Anyone operating a crypto mixer knows that people will endeavor to use it to illegally launder funds, and to as I understand it if you know that, you have to implement _effective_ methods to prevent that illegal mixing. It does not matter that there are legal transfers, you have a legal duty to not carry the illegal ones, and if you are not actively trying to prevent those illegal transfers you are liable.

A more day-to-day analogy would be that it is illegal to knowingly buy, sell, or accept stolen property. If you do buy stolen property but there's no reason for you to have thought it is stolen you haven't done anything wrong (though the purchase or sale is invalid, so you've lost the money). If however police can show that you knew or could reasonably know the property was stolen it they could chose to charge you with a crime, and your defense would presumably be some variation of why it was reasonable for you to believe the property was not stolen.
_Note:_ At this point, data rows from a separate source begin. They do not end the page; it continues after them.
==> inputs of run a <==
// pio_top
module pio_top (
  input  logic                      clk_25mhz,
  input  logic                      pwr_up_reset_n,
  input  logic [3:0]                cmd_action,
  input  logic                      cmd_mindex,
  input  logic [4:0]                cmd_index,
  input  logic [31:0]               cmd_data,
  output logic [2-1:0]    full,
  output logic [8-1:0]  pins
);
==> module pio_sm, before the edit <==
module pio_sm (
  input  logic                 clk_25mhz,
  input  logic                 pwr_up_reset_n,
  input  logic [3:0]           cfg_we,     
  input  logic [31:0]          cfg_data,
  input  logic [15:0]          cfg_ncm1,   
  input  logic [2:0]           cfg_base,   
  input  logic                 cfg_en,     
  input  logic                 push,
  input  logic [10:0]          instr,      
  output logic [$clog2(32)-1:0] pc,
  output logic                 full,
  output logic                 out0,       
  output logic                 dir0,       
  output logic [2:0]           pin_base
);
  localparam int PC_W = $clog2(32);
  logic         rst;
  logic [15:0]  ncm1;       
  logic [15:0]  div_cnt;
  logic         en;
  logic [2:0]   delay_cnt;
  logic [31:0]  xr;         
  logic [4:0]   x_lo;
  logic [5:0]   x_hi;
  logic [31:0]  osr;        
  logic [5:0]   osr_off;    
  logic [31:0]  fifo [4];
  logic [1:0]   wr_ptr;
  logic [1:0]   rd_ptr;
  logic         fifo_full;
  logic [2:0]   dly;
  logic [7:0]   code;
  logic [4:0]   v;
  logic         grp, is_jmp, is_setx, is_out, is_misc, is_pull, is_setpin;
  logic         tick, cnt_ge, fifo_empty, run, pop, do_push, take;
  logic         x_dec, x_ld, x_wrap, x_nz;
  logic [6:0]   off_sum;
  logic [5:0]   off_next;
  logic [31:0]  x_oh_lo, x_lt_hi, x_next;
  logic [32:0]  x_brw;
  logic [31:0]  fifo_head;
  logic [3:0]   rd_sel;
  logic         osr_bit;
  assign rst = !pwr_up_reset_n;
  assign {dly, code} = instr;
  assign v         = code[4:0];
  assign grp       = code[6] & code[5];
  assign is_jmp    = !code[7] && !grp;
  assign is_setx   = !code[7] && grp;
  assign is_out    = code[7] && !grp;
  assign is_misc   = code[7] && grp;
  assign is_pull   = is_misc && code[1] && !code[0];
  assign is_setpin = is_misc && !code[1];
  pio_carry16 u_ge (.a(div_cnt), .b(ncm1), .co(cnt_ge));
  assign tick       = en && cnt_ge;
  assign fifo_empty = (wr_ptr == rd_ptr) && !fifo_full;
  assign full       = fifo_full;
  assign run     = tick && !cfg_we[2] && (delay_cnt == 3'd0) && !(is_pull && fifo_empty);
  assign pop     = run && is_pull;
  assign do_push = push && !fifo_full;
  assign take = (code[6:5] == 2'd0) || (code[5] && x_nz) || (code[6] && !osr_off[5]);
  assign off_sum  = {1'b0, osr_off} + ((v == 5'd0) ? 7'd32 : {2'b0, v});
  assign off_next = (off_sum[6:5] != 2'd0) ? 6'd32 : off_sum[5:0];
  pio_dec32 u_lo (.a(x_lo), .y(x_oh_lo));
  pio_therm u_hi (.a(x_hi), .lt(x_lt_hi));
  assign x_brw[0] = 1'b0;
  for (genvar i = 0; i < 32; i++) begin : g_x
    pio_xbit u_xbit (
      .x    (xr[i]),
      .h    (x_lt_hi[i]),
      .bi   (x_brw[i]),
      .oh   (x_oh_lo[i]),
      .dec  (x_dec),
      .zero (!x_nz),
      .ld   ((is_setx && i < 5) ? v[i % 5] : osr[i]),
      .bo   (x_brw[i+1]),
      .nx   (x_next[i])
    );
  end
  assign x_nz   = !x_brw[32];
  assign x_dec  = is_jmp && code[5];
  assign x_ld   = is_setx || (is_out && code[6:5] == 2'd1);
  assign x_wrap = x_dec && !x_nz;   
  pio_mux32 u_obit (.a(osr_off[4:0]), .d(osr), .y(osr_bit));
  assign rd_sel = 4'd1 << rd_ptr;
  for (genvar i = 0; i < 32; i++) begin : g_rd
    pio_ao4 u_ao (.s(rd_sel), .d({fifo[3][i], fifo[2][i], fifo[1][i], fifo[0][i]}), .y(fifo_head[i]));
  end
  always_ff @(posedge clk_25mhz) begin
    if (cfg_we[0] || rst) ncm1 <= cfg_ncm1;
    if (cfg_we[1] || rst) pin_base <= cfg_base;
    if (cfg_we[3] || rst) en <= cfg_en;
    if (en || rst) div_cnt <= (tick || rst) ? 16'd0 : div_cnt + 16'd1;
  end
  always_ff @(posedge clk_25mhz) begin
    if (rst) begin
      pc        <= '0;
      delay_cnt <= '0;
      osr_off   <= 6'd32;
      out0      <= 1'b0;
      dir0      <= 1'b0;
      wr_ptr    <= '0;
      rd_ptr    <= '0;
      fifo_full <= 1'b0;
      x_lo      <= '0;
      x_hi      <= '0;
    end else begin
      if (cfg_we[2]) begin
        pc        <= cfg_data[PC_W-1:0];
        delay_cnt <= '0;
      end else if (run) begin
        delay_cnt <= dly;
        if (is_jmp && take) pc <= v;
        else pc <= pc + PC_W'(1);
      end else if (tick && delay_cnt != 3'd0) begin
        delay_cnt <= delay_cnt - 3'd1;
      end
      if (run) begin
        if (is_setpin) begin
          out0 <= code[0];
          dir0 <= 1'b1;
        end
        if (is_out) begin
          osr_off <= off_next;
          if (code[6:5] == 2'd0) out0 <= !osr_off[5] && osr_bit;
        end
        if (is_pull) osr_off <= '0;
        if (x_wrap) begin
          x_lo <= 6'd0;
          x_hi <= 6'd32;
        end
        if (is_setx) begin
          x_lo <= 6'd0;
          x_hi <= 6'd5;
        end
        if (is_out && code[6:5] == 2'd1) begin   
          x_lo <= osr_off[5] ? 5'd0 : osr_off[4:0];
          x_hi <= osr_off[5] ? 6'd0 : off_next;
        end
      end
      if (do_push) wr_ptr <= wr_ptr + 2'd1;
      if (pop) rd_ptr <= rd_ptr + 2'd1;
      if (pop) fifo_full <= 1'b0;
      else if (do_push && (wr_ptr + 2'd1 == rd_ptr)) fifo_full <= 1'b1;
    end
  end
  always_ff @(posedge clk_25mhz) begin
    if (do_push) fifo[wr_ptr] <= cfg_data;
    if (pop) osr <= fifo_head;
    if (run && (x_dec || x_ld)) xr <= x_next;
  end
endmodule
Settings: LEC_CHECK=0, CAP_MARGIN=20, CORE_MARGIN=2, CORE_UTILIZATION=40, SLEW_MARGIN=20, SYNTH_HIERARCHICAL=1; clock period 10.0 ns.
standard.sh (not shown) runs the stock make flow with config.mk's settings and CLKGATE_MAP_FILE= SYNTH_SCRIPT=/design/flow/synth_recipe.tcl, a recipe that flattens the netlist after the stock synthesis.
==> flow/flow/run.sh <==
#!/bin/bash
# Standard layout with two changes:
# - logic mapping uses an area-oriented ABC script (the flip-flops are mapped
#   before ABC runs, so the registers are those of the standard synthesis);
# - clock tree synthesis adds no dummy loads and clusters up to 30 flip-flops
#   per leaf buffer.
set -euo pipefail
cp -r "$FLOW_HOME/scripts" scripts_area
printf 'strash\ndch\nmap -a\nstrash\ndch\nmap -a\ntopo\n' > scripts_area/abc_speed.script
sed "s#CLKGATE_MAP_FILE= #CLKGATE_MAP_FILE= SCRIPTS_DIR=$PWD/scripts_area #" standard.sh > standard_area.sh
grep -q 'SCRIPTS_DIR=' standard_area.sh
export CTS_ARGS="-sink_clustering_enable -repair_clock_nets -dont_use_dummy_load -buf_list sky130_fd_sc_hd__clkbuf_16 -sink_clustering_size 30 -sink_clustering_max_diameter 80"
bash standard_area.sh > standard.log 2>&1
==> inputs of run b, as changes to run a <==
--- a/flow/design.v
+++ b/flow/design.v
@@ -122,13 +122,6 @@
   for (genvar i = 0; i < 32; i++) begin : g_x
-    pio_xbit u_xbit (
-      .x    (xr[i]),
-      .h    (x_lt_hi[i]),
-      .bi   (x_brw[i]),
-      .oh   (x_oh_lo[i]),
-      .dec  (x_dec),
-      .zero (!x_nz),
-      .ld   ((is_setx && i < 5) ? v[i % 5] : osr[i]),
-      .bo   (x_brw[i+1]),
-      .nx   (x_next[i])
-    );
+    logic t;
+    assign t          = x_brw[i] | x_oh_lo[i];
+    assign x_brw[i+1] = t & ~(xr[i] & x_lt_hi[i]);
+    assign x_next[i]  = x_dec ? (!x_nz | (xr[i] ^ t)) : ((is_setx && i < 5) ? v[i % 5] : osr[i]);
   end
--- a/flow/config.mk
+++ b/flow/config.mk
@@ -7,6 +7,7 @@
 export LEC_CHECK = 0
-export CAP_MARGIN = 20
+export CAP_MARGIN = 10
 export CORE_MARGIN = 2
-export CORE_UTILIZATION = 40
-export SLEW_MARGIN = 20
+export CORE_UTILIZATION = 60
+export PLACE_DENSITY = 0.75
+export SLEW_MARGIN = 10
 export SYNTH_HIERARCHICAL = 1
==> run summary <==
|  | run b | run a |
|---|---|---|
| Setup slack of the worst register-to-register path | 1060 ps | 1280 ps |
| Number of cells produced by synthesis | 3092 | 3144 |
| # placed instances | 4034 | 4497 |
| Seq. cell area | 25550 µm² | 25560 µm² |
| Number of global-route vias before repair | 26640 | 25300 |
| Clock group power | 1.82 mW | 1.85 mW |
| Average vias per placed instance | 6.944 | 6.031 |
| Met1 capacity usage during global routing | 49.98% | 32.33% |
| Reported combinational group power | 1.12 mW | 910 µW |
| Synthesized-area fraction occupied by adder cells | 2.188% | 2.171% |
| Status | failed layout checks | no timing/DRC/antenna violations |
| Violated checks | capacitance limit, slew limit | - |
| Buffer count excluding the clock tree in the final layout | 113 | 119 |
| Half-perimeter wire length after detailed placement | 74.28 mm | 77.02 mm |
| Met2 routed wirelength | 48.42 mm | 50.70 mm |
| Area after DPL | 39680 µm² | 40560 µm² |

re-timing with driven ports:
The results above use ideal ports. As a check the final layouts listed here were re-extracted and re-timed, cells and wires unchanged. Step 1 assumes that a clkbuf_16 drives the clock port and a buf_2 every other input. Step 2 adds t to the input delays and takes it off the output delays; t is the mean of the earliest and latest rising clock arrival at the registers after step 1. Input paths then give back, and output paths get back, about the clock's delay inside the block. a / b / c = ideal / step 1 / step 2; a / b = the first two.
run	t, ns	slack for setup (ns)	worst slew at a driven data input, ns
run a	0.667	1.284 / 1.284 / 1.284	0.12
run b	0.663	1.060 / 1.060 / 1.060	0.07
This is an optimization exercise on Yosys and OpenROAD, whose aim is small area and a short achievable clock period, not a production implementation. RTL that was checked went through simulation tests only; none was proved equivalent to the original. Power is estimated from default activity; no workload was simulated.

Setup of epsilon:
==> module fp_exp_stage, before the edit <==
module fp_exp_stage (
    input  wire                     FPUCLK,
    input  wire                     RST,
    input  wire fpu_pkg::fp_word_t  a,
    input  wire fpu_pkg::fp_word_t  b,
    input  wire fpu_pkg::fp_op_e    ctrl,
    output logic                    v1,
    output fpu_pkg::in_stage_t      s1
);
    logic [23:0] y;
    fpu_pkg::in_stage_t nxt;
    assign y = {1'b1, b.frac};
    always_comb
    begin
        nxt.mul    = (ctrl == fpu_pkg::MUL);
        nxt.a      = a;
        nxt.b_sign = b.sign ^ (ctrl == fpu_pkg::SUB);
        nxt.b_exp  = b.exp;
        for (int i = 0; i < 12; i++)
        begin
            logic y2, y1, y0;
            y2 = y[2*i+1];
            y1 = y[2*i];
            y0 = (i == 0) ? 1'b0 : y[2*i-1];
            if (i < 11)
                nxt.neg[i] = y2;
            nxt.one[i] = y1 ^ y0;
            nxt.b_even[i] = y1;
            nxt.two[i] = (y2 & ~y1 & ~y0) | (~y2 & y1 & y0);
        end
    end
    always_ff @(posedge FPUCLK or negedge RST)
    begin
        if (!RST)
            v1 <= 1'b0;
        else
            v1 <= (ctrl == fpu_pkg::ADD) || (ctrl == fpu_pkg::SUB) ||
                  (ctrl == fpu_pkg::MUL);
    end
    always_ff @(posedge FPUCLK)
        s1 <= nxt;
endmodule
==> module fp_align_stage, before the edit <==
module fp_align_stage (
    input  wire                       FPUCLK,
    input  wire                       RST,
    input  wire                       v1,
    input  wire fpu_pkg::in_stage_t   s1,
    output logic                      v2,
    output fpu_pkg::rows_stage_t      s2
);
    localparam int Z = 23 - fpu_pkg::LOWC;    
    fpu_pkg::fp_word_t a;
    logic [22:0] b_frac;
    logic        a_inf, b_inf, a_zero, b_zero;
    logic [8:0]  dab, dba;
    logic [7:0]  d;
    logic        eswap, swap, sub;
    logic [23:0] a_m, b_m, x_m, y_m, y_c;
    logic [7:0]  x_exp;
    logic [fpu_pkg::RW-1:0] m0, m1, m2;
    logic        lowc;
    fpu_pkg::rows_stage_t nxt;
    assign a = s1.a;
    always_comb
    begin
        for (int i = 0; i < 12; i++)
        begin
            b_frac[2*i] = s1.b_even[i];
            if (i < 11)
                b_frac[2*i+1] = s1.neg[i];
        end
    end
    assign a_inf  = (a.exp == fpu_pkg::EXP_INF);
    assign b_inf  = (s1.b_exp == fpu_pkg::EXP_INF);
    assign a_zero = (a.exp == 8'd0) && (a.frac == 23'd0);
    assign b_zero = (s1.b_exp == 8'd0) && (b_frac == 23'd0);
    fp_mul_tree u_tree (
        .x    ({1'b1, a.frac}),
        .one  (s1.one),
        .two  (s1.two),
        .neg  ({1'b1, s1.neg}),
        .r0   (m0),
        .r1   (m1),
        .r2   (m2),
        .lowc (lowc)
    );
    assign dab   = {1'b0, a.exp} - {1'b0, s1.b_exp};
    assign dba   = {1'b0, s1.b_exp} - {1'b0, a.exp};
    assign eswap = dab[8];
    assign d     = eswap ? dba[7:0] : dab[7:0];
    assign swap  = eswap | ((a.exp == s1.b_exp) && (a.frac <= b_frac));
    assign a_m   = {~a_zero, a.frac};
    assign b_m   = {~(b_zero & ~a_zero), b_frac};
    assign x_m   = swap ? b_m : a_m;
    assign y_m   = swap ? a_m : b_m;
    assign y_c   = (d >= 8'd24) ? 24'd0 : (y_m >> {d[4:3], 3'b000});
    assign x_exp = eswap ? s1.b_exp : a.exp;
    assign sub   = a.sign ^ s1.b_sign;
    always_comb
    begin
        nxt.inf = a_inf | b_inf;
        nxt.add = ~s1.mul;
        nxt.mul = s1.mul;
        nxt.sub = sub;
        nxt.sh   = d[2:0];
        nxt.sh_n = ~d[2:0];
        if (s1.mul)
        begin
            nxt.kill = a_zero | b_zero;
            nxt.sign = a.sign ^ s1.b_sign;
            nxt.exp  = a.exp + s1.b_exp + 8'd130;    
            nxt.cin  = lowc;
            nxt.row0 = m0;
            nxt.row1 = m1;
            nxt.row2 = m2;
        end
        else
        begin
            nxt.kill = 1'b0;
            nxt.sign = a_inf ? a.sign : (b_inf ? s1.b_sign :
                       (swap ? s1.b_sign : a.sign));
            nxt.exp  = x_exp + 8'd1;
            nxt.cin  = sub;
            nxt.row0 = {1'b0, x_m, {Z{1'b0}}};
            nxt.row1 = {1'b0, y_c, {Z{1'b0}}};
            nxt.row2 = '0;
        end
    end
    always_ff @(posedge FPUCLK or negedge RST)
    begin
        if (!RST)
            v2 <= 1'b0;
        else
            v2 <= v1;
    end
    always_ff @(posedge FPUCLK)
        s2 <= nxt;
endmodule
==> flow/config.mk <==
export PLATFORM = sky130hd
export DESIGN_NAME = fp_alu
export DESIGN_NICKNAME = fp_alu
export VERILOG_FILES = /design/flow/design.v
export SDC_FILE = /design/flow/constraint.sdc
export NUM_CORES = 4
export LEC_CHECK = 0
export CAP_MARGIN = 70
export CORE_MARGIN = 2
export CORE_UTILIZATION = 40
export CTS_CLUSTER_DIAMETER = 150
export CTS_CLUSTER_SIZE = 20
export SLEW_MARGIN = 70
==> flow/constraint.sdc <==
create_clock -name core_clock -period 14.5 [get_ports {FPUCLK}]
set_input_delay 2.9000 -clock core_clock [delete_from_list [all_inputs] [get_ports {FPUCLK}]]
set_output_delay 2.9000 -clock core_clock [all_outputs]
set_load 0.01 [all_outputs]
standard.sh (not shown) runs the stock make flow with config.mk's settings and CLKGATE_MAP_FILE= SYNTH_SCRIPT=/design/flow/synth_recipe.tcl, a recipe that flattens the netlist after the stock synthesis.
==> flow/flow/run.sh <==
#!/bin/bash
# The standard layout, except that the buffers placed on the ports are
# sky130_fd_sc_hd__buf_2 cells rather than the flow's default pick (a slow
# clkdlybuf4s50 delay cell). Everything else is standard.sh unchanged.
set -euo pipefail
export BUFFER_PORTS_ARGS="-buffer_cell sky130_fd_sc_hd__buf_2"
bash standard.sh > standard.log 2>&1
epsilon: full flow OK, the timing, DRC and antenna checks passed
> inputs changed (epsilon -> alpha)
diff --git a/flow/design.v b/flow/design.v
--- a/flow/design.v
+++ b/flow/design.v
@@ -22,7 +22,6 @@
         logic [10:0] neg;           
         logic [11:0] one;           
         logic [11:0] two;           
-        logic [11:0] b_even;        
     } in_stage_t;
     typedef struct packed {
         logic        inf;           
@@ -76,7 +75,6 @@
             if (i < 11)
                 nxt.neg[i] = y2;
             nxt.one[i] = y1 ^ y0;
-            nxt.b_even[i] = y1;
             nxt.two[i] = (y2 & ~y1 & ~y0) | (~y2 & y1 & y0);
         end
     end
@@ -118,7 +116,7 @@
     begin
         for (int i = 0; i < 12; i++)
         begin
-            b_frac[2*i] = s1.b_even[i];
+            b_frac[2*i] = s1.one[i] ^ ((i == 0) ? 1'b0 : s1.neg[i-1]);
             if (i < 11)
                 b_frac[2*i+1] = s1.neg[i];
         end
@@ -126,7 +124,7 @@
     assign a_inf  = (a.exp == fpu_pkg::EXP_INF);
     assign b_inf  = (s1.b_exp == fpu_pkg::EXP_INF);
     assign a_zero = (a.exp == 8'd0) && (a.frac == 23'd0);
-    assign b_zero = (s1.b_exp == 8'd0) && (b_frac == 23'd0);
+    assign b_zero = (s1.b_exp == 8'd0) && (s1.neg == 11'd0) && (s1.one == 12'd0);
     fp_mul_tree u_tree (
         .x    ({1'b1, a.frac}),
         .one  (s1.one),
### Flow results
- Compared with epsilon, alpha ends up with a smaller final cell area.
- Re global-route usage: alpha is 0.36 points down on epsilon.
- Cell count after synthesis (alpha vs. epsilon) decreases slightly
- Re sequential cell count: alpha is 11 down on epsilon.
- The higher met3 demand-to-capacity share in global routing came out of alpha.
- Diff epsilon -> alpha | part of the power in combinational logic | increase of 0.5 points
- Of epsilon and alpha, the run reporting the higher total number of clock tree sinks was epsilon.
- The estimated power of alpha ends up lower than the estimate for epsilon.
- Global-route wire length before repair: alpha < epsilon
- Looking at post-synthesis share of cell area spent on xor and xnor gates, alpha sits 0.54 points higher than epsilon does.
- Relative to epsilon, the routability congestion estimate measured on alpha has increased by a little under 10%.
For epsilon, only the layout was checked, not whether the RTL still works.

-- static timing again, ports no longer ideal --
Ports are ideal in the flow. The routed layouts listed here were re-timed in OpenROAD. Step 1 (the two cells are an assumption about what drives the block):
set clk [get_ports {FPUCLK}]
set_driving_cell -lib_cell sky130_fd_sc_hd__clkbuf_16 $clk
set_driving_cell -lib_cell sky130_fd_sc_hd__buf_2 [delete_from_list [all_inputs] $clk]
Step 2, shift: input delay + t, output delay - t, t = (earliest + latest rising clock arrival at the registers) / 2. This alone moves slack from input paths to output paths. a / b / c = ideal ports / drivers / drivers and shift; a / b = the first two.
run	t, ns	slack for setup (ns)	clock arrival spread, ns	slew at the worst register clock pin (ns)	pins driven straight from the clock port
epsilon	0.605	10.268 / 10.268 / 10.268	0.063 / 0.063	0.10 / 0.10	1
alpha	0.605	10.419 / 10.419 / 10.419	0.038 / 0.038	0.10 / 0.10	1
After both steps every run listed still meets setup and hold.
The problem is specifically that everyone running a mixer knows that people attempt to launder their funds through mixers, and so therefore should have mechanisms in place to ensure that they are not accepting transfers that can reasonably related to criminal enterprises, just as you would have to when buying/selling property in the real world. Given that most crypto is trivially auditable there are very few arguments that would support not having at minimum automated rejection of transactions involving any known wallet, and moreover constantly updating the list of known bad addresses.

Certainly if I were on a jury, and the person running the mixer could not show their reasonable actions to prevent laundering, that the system was constantly tracking, updating, and expanding the disallowed wallets precisely because that can be done almost entirely automatically, that would count against their claims to not be intentionally supporting laundering.

Again, the issue here is not running the mixer, it's not that occasional illegal transactions go through - that's unavoidable - it's the failure to take reasonable steps to stop plausibly illegal transfers. The way banks handle this is they block suspicious transactions pending receipt of the actual sender and recipient, and documentation of the origins of the funds. Which is what a mixer would need to do.